Hi @drew.tx and team,
You recommended using the following as ways to read the device information:
/proc/device-tree/serial-number
/proc/device-tree/toradex,board-rev
/proc/device-tree/toradex,product-id1
Of course I need to map these into my container and it seemed better not to mount the whole device-tree directory. However, the run command uses commas to separate parameters and I cannot figure out how to map the above devices as the commas in the filename break the command.
I have resolved the issue by creating a symbolic link, which is a reasonable solution but it is a pain to modify Torizon for something like this. Do these files need commas in the names? Could they just be removed?
All suggestions very welcome.
Thanks
Ed
Hi @edwaugh I’m not sure what command you are issuing that uses commas.
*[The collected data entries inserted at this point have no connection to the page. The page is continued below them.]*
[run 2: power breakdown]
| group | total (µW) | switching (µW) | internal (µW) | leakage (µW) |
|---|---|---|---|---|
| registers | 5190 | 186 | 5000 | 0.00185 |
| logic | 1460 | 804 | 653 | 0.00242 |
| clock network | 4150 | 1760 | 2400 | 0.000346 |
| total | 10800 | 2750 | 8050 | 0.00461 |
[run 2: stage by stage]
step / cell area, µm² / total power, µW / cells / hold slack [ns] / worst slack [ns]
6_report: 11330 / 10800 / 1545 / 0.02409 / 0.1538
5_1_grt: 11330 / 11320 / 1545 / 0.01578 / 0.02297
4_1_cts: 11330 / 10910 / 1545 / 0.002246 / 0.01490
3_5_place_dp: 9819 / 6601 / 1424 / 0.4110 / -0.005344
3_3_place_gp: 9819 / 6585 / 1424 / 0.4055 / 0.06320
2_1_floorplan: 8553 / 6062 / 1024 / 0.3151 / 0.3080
===== src/design/mic_pkg.sv =====
// Package for the microcontroller interrupt controller.
// Assumes one core clock; register port addresses are file addresses of the core.
package mic_pkg;

  // ---------------------------------------------------------------
  // Register addresses
  // ---------------------------------------------------------------
  localparam logic [8:0] MIC_ADDR_IRQ_CONTROL = 9'h00B;
  localparam logic [8:0] MIC_ADDR_FLAG_A      = 9'h00C;
  localparam logic [8:0] MIC_ADDR_FLAG_B      = 9'h00D;
  localparam logic [8:0] MIC_ADDR_ENABLE_A    = 9'h08C;
  localparam logic [8:0] MIC_ADDR_ENABLE_B    = 9'h08D;
  localparam logic [8:0] MIC_ADDR_OPTION      = 9'h081;
  localparam logic [8:0] MIC_ADDR_PORT_B      = 9'h006;
  localparam logic [8:0] MIC_ADDR_PORT_EN     = 9'h090;

  // ---------------------------------------------------------------
  // Field positions
  // ---------------------------------------------------------------
  localparam int MIC_BIT_GIE   = 7;
  localparam int MIC_BIT_PEIE  = 6;
  localparam int MIC_BIT_TIMER_ZERO_ENABLE  = 5;
  localparam int MIC_BIT_EXTE  = 4;
  localparam int MIC_BIT_PORT_CHANGE_ENABLE  = 3;
  localparam int MIC_BIT_TIMER_ZERO_FLAG  = 2;
  localparam int MIC_BIT_EXTF  = 1;
  localparam int MIC_BIT_PORT_CHANGE_FLAG  = 0;
  localparam int MIC_BIT_EDGE  = 6;

  // ---------------------------------------------------------------
  // Reset values and constants
  // ---------------------------------------------------------------
  localparam logic [7:0]  MIC_RST_OPTION  = 8'hFF;
  localparam logic [7:0]  MIC_RST_ZERO    = 8'h00;
  localparam logic [12:0] MIC_VECTOR      = 13'h0004;
  localparam logic [1:0]  MIC_QPHASE_LAST = 2'h3;
  localparam logic [7:0]  MIC_TMR_FULL    = 8'hFF;
  localparam int          MIC_OST_TOSC    = 1024;
  localparam int          MIC_CORE_MHZ    = 250;
  localparam int          MIC_OSC_MHZ     = 24;
  localparam int          MIC_OST_CYCLES  = (MIC_OST_TOSC * MIC_CORE_MHZ + MIC_OSC_MHZ - 1)
                                            / MIC_OSC_MHZ;

  // ---------------------------------------------------------------
  // Carriers
  // ---------------------------------------------------------------
  typedef struct packed {
    logic [8:0] addr;
    logic [7:0] wdata;
    logic       wr;
    logic       rd;
  } mic_reg_req_s;

  typedef struct packed {
    logic        take;
    logic        ret;
    logic        sleep;
    logic [12:0] pc;
  } mic_core_req_s;

  typedef enum logic [1:0] {
    MIC_RUN,
    MIC_SLEEP,
    MIC_OST
  } mic_pwr_e;

endpackage : mic_pkg


===== src/design/mic_edge_sync.sv =====
// Two-flop synchroniser with edge flags for the interrupt pins.
// Assumes pins are asynchronous to core_clk_in.
`timescale 1ns/1ps
module mic_edge_sync
  import mic_pkg::*;
#(
  parameter int WIDTH = 5
) (
  // Clock and reset
  input  wire logic             core_clk_in,
  input  wire logic             reset_in,
  // Pins
  input  wire logic [WIDTH-1:0] pins_in,
  // Synchronised level and change
  output logic      [WIDTH-1:0] level_out,
  output logic      [WIDTH-1:0] rise_out,
  output logic      [WIDTH-1:0] fall_out
);

  logic [WIDTH-1:0] meta_ff;
  logic [WIDTH-1:0] sync_ff;
  logic [WIDTH-1:0] prev_ff;

  always_ff @(posedge core_clk_in) begin
    if (reset_in) begin
      meta_ff <= '0;
      sync_ff <= '0;
      prev_ff <= '0;
    end else begin
      meta_ff <= pins_in;
      sync_ff <= meta_ff;
      prev_ff <= sync_ff;
    end
  end

  assign level_out = sync_ff;
  assign rise_out  = sync_ff & ~prev_ff;
  assign fall_out  = ~sync_ff & prev_ff;

endmodule : mic_edge_sync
I am able to run the following:
$ docker run -v /proc/device-tree/toradex,board-rev:/tmp/board-rev debian:bullseye cat /tmp/board-rev
Note that I did not map it into /proc/devicetree
since that is actually a symlink on the host so it makes it more complicated.
Can you share the specific command you are trying to run?
Drew
Hi Drew,
Thanks for your response, actually I didn’t try it from the command line just from the extension. I used the same target as source and when I change the target to be something without a comma it seems to work fine:

Hi @edwaugh
I reported this back to the dev team and they will take a look. Details are here.
In the meantime, you should be able to create the volume specification of the individual file as long as the container-side name does not contain the comma. The host side of the volume can contain that character.